In six starts since his activation, he’s put up a 6.16 ERA, 1.40 WHIP, and 20:7 K/BB ratio over 30 2/3 innings. He’s also allowed eight home runs over that span. He surrendered just nine home runs over his first 10 starts of the year before the injury and compiled a 4.14 ERA, 1.02 WHIP, and 38:12 K/BB ratio over 58 2/3 innings. The best aspect of Plesac’s game is his Walk Rate, which checks in a 5.1% and ranks in the 91st percentile. However, his Strikeout Rate, which sits at 15.6%, is in the fifth percentile. He put up an 18.5% K Rate his rookie season back in 2019 and jumped all the way up to 27.7% in the shortened 2020 campaign, so that’s quite a step back. He does provide some value with his low WHIP, but he simply doesn’t generate enough swings and misses (23.4% Whiff Rate), which caps his ceiling.

Garrett Hampson (OF – COL)
Hampson could have made this list a while ago as he’s been struggling for quite some time. Since July 1, he’s been slashing .182/.234/.216 with zero home runs, zero RBI, and is 2-for-4 on stolen base attempts in 94 plate appearances. He’s started two out of six possible games last week and has been ceding playing time to Yonathan Daza, Connor Joe, Brendan Rodgers, and Sam Hilliard over the last two months. The Rockies have historically done a poor job balancing out playing time with their younger players, but Hampson’s struggles at the plate have left them with no choice. He’s batting just .154 with a .420 OPS since the All-Star break and owns a .237/.289/.380 batting line with six home runs, 21 RBI, and 14 stolen bases across 329 at-bats for the season. Hampson is very fast, ranking in the 99th percentile in sprint speed, but he’s only swiped four bags since June 1.
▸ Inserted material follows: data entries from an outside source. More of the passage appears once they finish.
What follows belongs to an exercise in optimizing a design on an open flow for small area, a short achievable clock period and few clock cycles; a production flow would make more cautious choices.
Function was checked by simulation only, so behaviour that the tests miss may differ from the original.
Power is estimated from default activity; no workload was simulated.

## harbor
// tumbler_sel
module tumbler_sel (
    input  wire               clk,
    input  wire               rst,
    input  wire               wr_en,
    input  wire [4:0]         wr_pos,
    input  wire signed [23:0] wr_key,
    input  wire signed [7:0]  wr_temp,
    input  wire               wr_elig,
    input  wire               wr_fb,
    input  wire               wr_activate,
    input  wire               start,
    input  wire signed [15:0] lvl_n,
    input  wire [11:0]        lvl_f,
    input  wire signed [31:0] iarm,
    input  wire [7:0]         max_swap,
    input  wire [10:0]        f_dead,
    input  wire               therm_en,
    input  wire               frac_rotate,
    input  wire [15:0]        hyst,
    input  wire [7:0]         depth,
    input  wire               rate_en,
    input  wire [23:0]        credit_add,
    input  wire signed [7:0]  t0,
    input  wire [15:0]        gain,
    input  wire [15:0]        i_db,
    output reg                ready,
    output reg                done,
    output reg  [95:0]        cmd,
    output reg                out_pol,
    output reg  [5:0]         out_m,
    output reg  [11:0]        out_f,
    output reg                dir,
    output reg                pos_clamp,
    output reg                neg_clamp,
    output reg                frac_drop,
    output reg                frac_valid,
    output reg  [4:0]         frac_pos,
    output reg  [7:0]         swaps,
    output reg  [5:0]         healthy
);
    localparam NC = 32;
    localparam RW = 26;              
    localparam [2:0] C_BLOCK    = 3'd0,
                     C_BYPASS   = 3'd1,
                     C_INS_POS  = 3'd2,
                     C_INS_NEG  = 3'd3,
                     C_FRAC_POS = 3'd4,
                     C_FRAC_NEG = 3'd5;
    integer i;
    function automatic lt28(input [27:0] x, input [27:0] y);
        reg l;
        integer k;
        begin
            l = 1'b0;
            for (k = 0; k < 28; k = k + 1)
                l = (~x[k] & y[k]) | ((~x[k] | y[k]) & l);
            lt28 = l;
        end
    endfunction
    function automatic margin_gt(input [27:0] x, input [27:0] y, input [27:0] h);
        reg [27:0] a, b, sm, cy;
        reg [31:0] g, p;
        integer k, w;
        begin
            a  = ~y;
            b  = ~h;
  ...
Size in the first run: about 240000 um^2 of cells after synthesis.
clock: 110.0 ns
lec_check: 0
cap_margin: 30
core_margin: 2
core_utilization: 50
place_density: 0.65
slew_margin: 30
standard.sh (not shown) runs the stock make flow with config.mk's settings and CLKGATE_MAP_FILE= SYNTH_SCRIPT=/design/flow/synth_recipe.tcl, a recipe that flattens the netlist after the stock synthesis.
==> flow/flow/run.sh <==
#!/bin/bash
set -euo pipefail
export SETUP_SLACK_MARGIN=86
export MAX_REPAIR_ANTENNAS_ITER_DRT=20
bash standard.sh > standard.log 2>&1
Testbench counts of harbor, summed over its fixed seeds: cycles 8,000.
Source: an optimization exercise on an open RTL-to-GDS flow (aim: small area, a short achievable clock period and few clock cycles per item). Production flows keep margins and buffers that such runs may drop. In this exercise RTL edits were held to simulation tests only and were not proved equivalent to the original. Power is estimated from default activity; no workload was simulated.

==> inputs of v25 <==
==> flow/design.v <==
module oz_outer_fill (
    input  wire        clk,
    input  wire        rst,         
    input  wire        in_valid,
    output reg         in_ready,
    input  wire [7:0]  in_data,
    input  wire        in_erase,
    output reg         out_valid,
    output reg         out_fail,
    output wire [2:0]  out_cnt,
    output wire [23:0] out_pos,
    output wire [31:0] out_val
);
    function automatic [7:0] mul_a1(input [7:0] a);    
        mul_a1 = {a[6:0], 1'b0} ^ (a[7] ? 8'h1D : 8'h00);
    endfunction
    function automatic [7:0] gf_mul(input [7:0] a, input [7:0] b);
        reg [7:0] p;
        reg [7:0] x;
        integer   n;
        begin
            p = 8'h00;
            x = a;
            for (n = 0; n < 8; n = n + 1) begin
                p = p ^ (x & {8{b[n]}});
                x = mul_a1(x);
            end
            gf_mul = p;
        end
    endfunction
    function automatic [7:0] gf_sq(input [7:0] a);
        gf_sq = {a[6],
                 a[3] ^ a[5] ^ a[6],
                 a[5],
                 a[2] ^ a[4] ^ a[5] ^ a[7],
                 a[4] ^ a[6],
                 a[1] ^ a[4] ^ a[5] ^ a[6],
                 a[7],
                 a[0] ^ a[4] ^ a[6] ^ a[7]};
    endfunction
    function automatic [7:0] cm(input integer m, input [7:0] a);   
        case (m)
            0: cm = a;
            1: cm = mul_a1(a);
            2: cm = mul_a1(mul_a1(a));
            default: cm = mul_a1(mul_a1(mul_a1(a)));
        endcase
    endfunction
    function automatic [7:0] mul_am1(input [7:0] a);   
        mul_am1 = {1'b0, a[7:1]} ^ (a[0] ? 8'h8E : 8'h00);
    endfunction
    function automatic [7:0] rom_x(input [5:0] p);
        reg [7:0] h;
        begin
            case (p[5:2])
            4'd0: h = 8'ha1;
            4'd1: h = 8'hd2;
            4'd2: h = 8'ha0;
            4'd3: h = 8'h0a;
            4'd4: h = 8'h23;
            4'd5: h = 8'h77;
            4'd6: h = 8'h35;
            4'd7: h = 8'h9c;
            4'd8: h = 8'hc0;
            4'd9: h = 8'h0c;
            4'd10: h = 8'hc9;
            4'd11: h = 8'h5a;
            4'd12: h = 8'h26;
            4'd13: h = 8'he8;
            4'd14: h = 8'h80;
            4'd15: h = 8'h08;
                default: h = 8'h00;
            endcase
            if (p[0]) h = mul_am1(h);
            if (p[1]) h = mul_am1(mul_am1(h));
            rom_x = h;
        end
    endfunction
    reg        fwd, back;     
    reg  [5:0] idx;           
    reg  [2:0] nerr;          
    reg  [7:0] b  [0:3];
    reg  [5:0] pos[0:3];
    reg  [7:0] t;             
    reg  [1:0] k;             
    reg  [1:0] i;             
    reg  [1:0] asel;          
    reg        prep, fin;     
    reg        chk;           
    assign out_cnt  = nerr;
    assign out_pos  = {pos[3], pos[2], pos[1], pos[0]};
    assign out_val  = {b[3], b[2], b[1], b[0]};
    wire       recv   = in_ready;
    wire       take   = in_valid && in_ready;
    wire [7:0] sym    = in_erase ? 8'h00 : in_data;
    wire       first  = (idx == 6'd0);
    wire       lastp  = (idx == 6'd63);
    wire [2:0] ncur   = first ? 3'd0 : nerr;
    wire       z0     = (ncur == 3'd0);
    wire       z1     = (ncur == 3'd1);
    wire       z45    = (ncur == 3'd4) || (ncur == 3'd5);
    wire       z5     = (ncur == 3'd5);
    wire [2:0] ninc   = z5 ? 3'd5 : ncur + 3'd1;
    wire [2:0] nnext  = in_erase ? ninc : ncur;
    wire       nosolve = in_erase ? z45 : (z0 || z5);    
    wire       f_is1  = in_erase ? z0 : z1;
    wire [1:0] fm1    = nerr[1:0] - 2'd1;       
    wire       jend   = (i == fm1);             
    wire       flast  = (i == k + 2'd1);        
    wire       klast  = (k == 2'd2) || (k == fm1);   
    wire [1:0] jn     = jend ? k : i + 2'd1;       
    wire [1:0] kn     = jend ? k - 2'd1 : k;
    wire [7:0] xr     = rom_x(recv ? idx : pos[asel]);
    wire [1:0] bs   = fwd ? i - 2'd1 : i;      
    wire [7:0] prod = gf_mul(t, b[bs]);
    wire [7:0] add = recv ? sym : prod;
    reg  [7:0] base [0:3];
    reg  [3:0] ben;
    integer    q;
    always @(*) begin
        for (q = 0; q < 4; q = q + 1) begin
            ben[q] = take || ((fwd || (back && !prep)) && i == q) ||
                     (back && fin && k == q);
            if (recv)
                base[q] = first ? 8'h00 : cm(q, b[q]);
            else if (fwd || k == q)
                base[q] = b[q];
            else
                base[q] = 8'h00;
        end
    end
    reg bad;
    always @(*) begin
        bad = 1'b0;
        for (q = 0; q < 4; q = q + 1)
            if (q >= nerr && b[q] != 8'h00) bad = 1'b1;
    end
    wire done_cw  = take && lastp;
    wire solve_cw = done_cw && !nosolve;
    wire back_end = back && ((chk && (bad || nerr == 3'd1)) ||
                             (fin && jend && k == 2'd0));
    wire recv_nx  = (recv && !solve_cw) || back_end;
    always @(posedge clk) begin
        if (rst) begin
            in_ready  <= 1'b1;
            fwd       <= 1'b0;
            back      <= 1'b0;
            idx       <= 6'd0;
            out_valid <= 1'b0;
        end else begin
            in_ready  <= recv_nx;
            out_valid <= (done_cw && !solve_cw) || back_end;
            if (take || back)
                idx <= (back && (fin || back_end)) ? 6'd0 : idx + 6'd1;
            if (solve_cw)
                fwd <= 1'b1;
            if (fwd && flast && klast) begin
                fwd  <= 1'b0;
                back <= 1'b1;
            end
            if (back_end)
                back <= 1'b0;
        end
    end
    always @(posedge clk) begin
        for (q = 0; q < 4; q = q + 1)
            if (ben[q]) b[q] <= base[q] ^ add;
        if (recv && z0)
            t <= xr;
        if (recv) begin
            k     <= 2'd0;
            i     <= 2'd3;
            fin   <= 1'b0;
            asel  <= f_is1 ? 2'd0 : 2'd1;
        end
        if (take) begin
            if (in_erase && !ncur[2])
                pos[ncur[1:0]] <= idx;
            nerr <= nnext;
            if (done_cw)
                out_fail <= in_erase || !z0;
        end
        if (fwd) begin
            i     <= i - 2'd1;
            if (flast) begin
                t <= xr;
                if (klast) begin
                    k     <= fm1 - 2'd1;
                    i     <= fm1;
                    asel  <= fm1 - 2'd1;
                    prep  <= 1'b1;
                    fin   <= 1'b0;
                    chk   <= 1'b1;
                end else begin
                    k     <= k + 2'd1;
                    i     <= 2'd3;
                    asel  <= ((k + 2'd1 == fm1) || (k == 2'd1)) ? fm1 : k + 2'd2;
                end
            end
        end
        if (back) begin
            prep <= fin;
            fin  <= (idx[2:0] == 3'd6);
            chk  <= 1'b0;
            if (prep) begin
                t    <= gf_sq(t ^ xr);   
                asel <= jn;
            end else
                t    <= gf_sq(t);
            if (fin) begin
                t    <= xr;              
                asel <= kn;
                i    <= jn;
                k    <= kn;
            end
            if (back_end)
                out_fail <= chk && bad;
        end
    end
endmodule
On a positive note, he’s lowered his Strikeout Rate from 32.6% last season to 23.7% this year, but he’s also posted a career-low 6.1% Walk Rate. Hampson’s greatest asset is his speed, but it can’t be put to good use unless he’s getting on base consistently. His .289 wOBA isn’t getting the job done, while his .277 xwOBA ranks in the sixth percentile. He does have a .300 BABIP–the lowest mark of his career–which feels low for a player with his speed. The Rockies have quite the log jam in the outfield, and the emergence of Rodgers has made Hampson the odd man out more often than not, which makes it very difficult for him to get into a rhythm. He’s still just 26-years-old, so there’s always the chance he could figure things out down the line. It’s telling that the Rockies haven’t committed to him, but his OPS has declined every single season since 2018, and he’s showing no signs of being able to turn it around.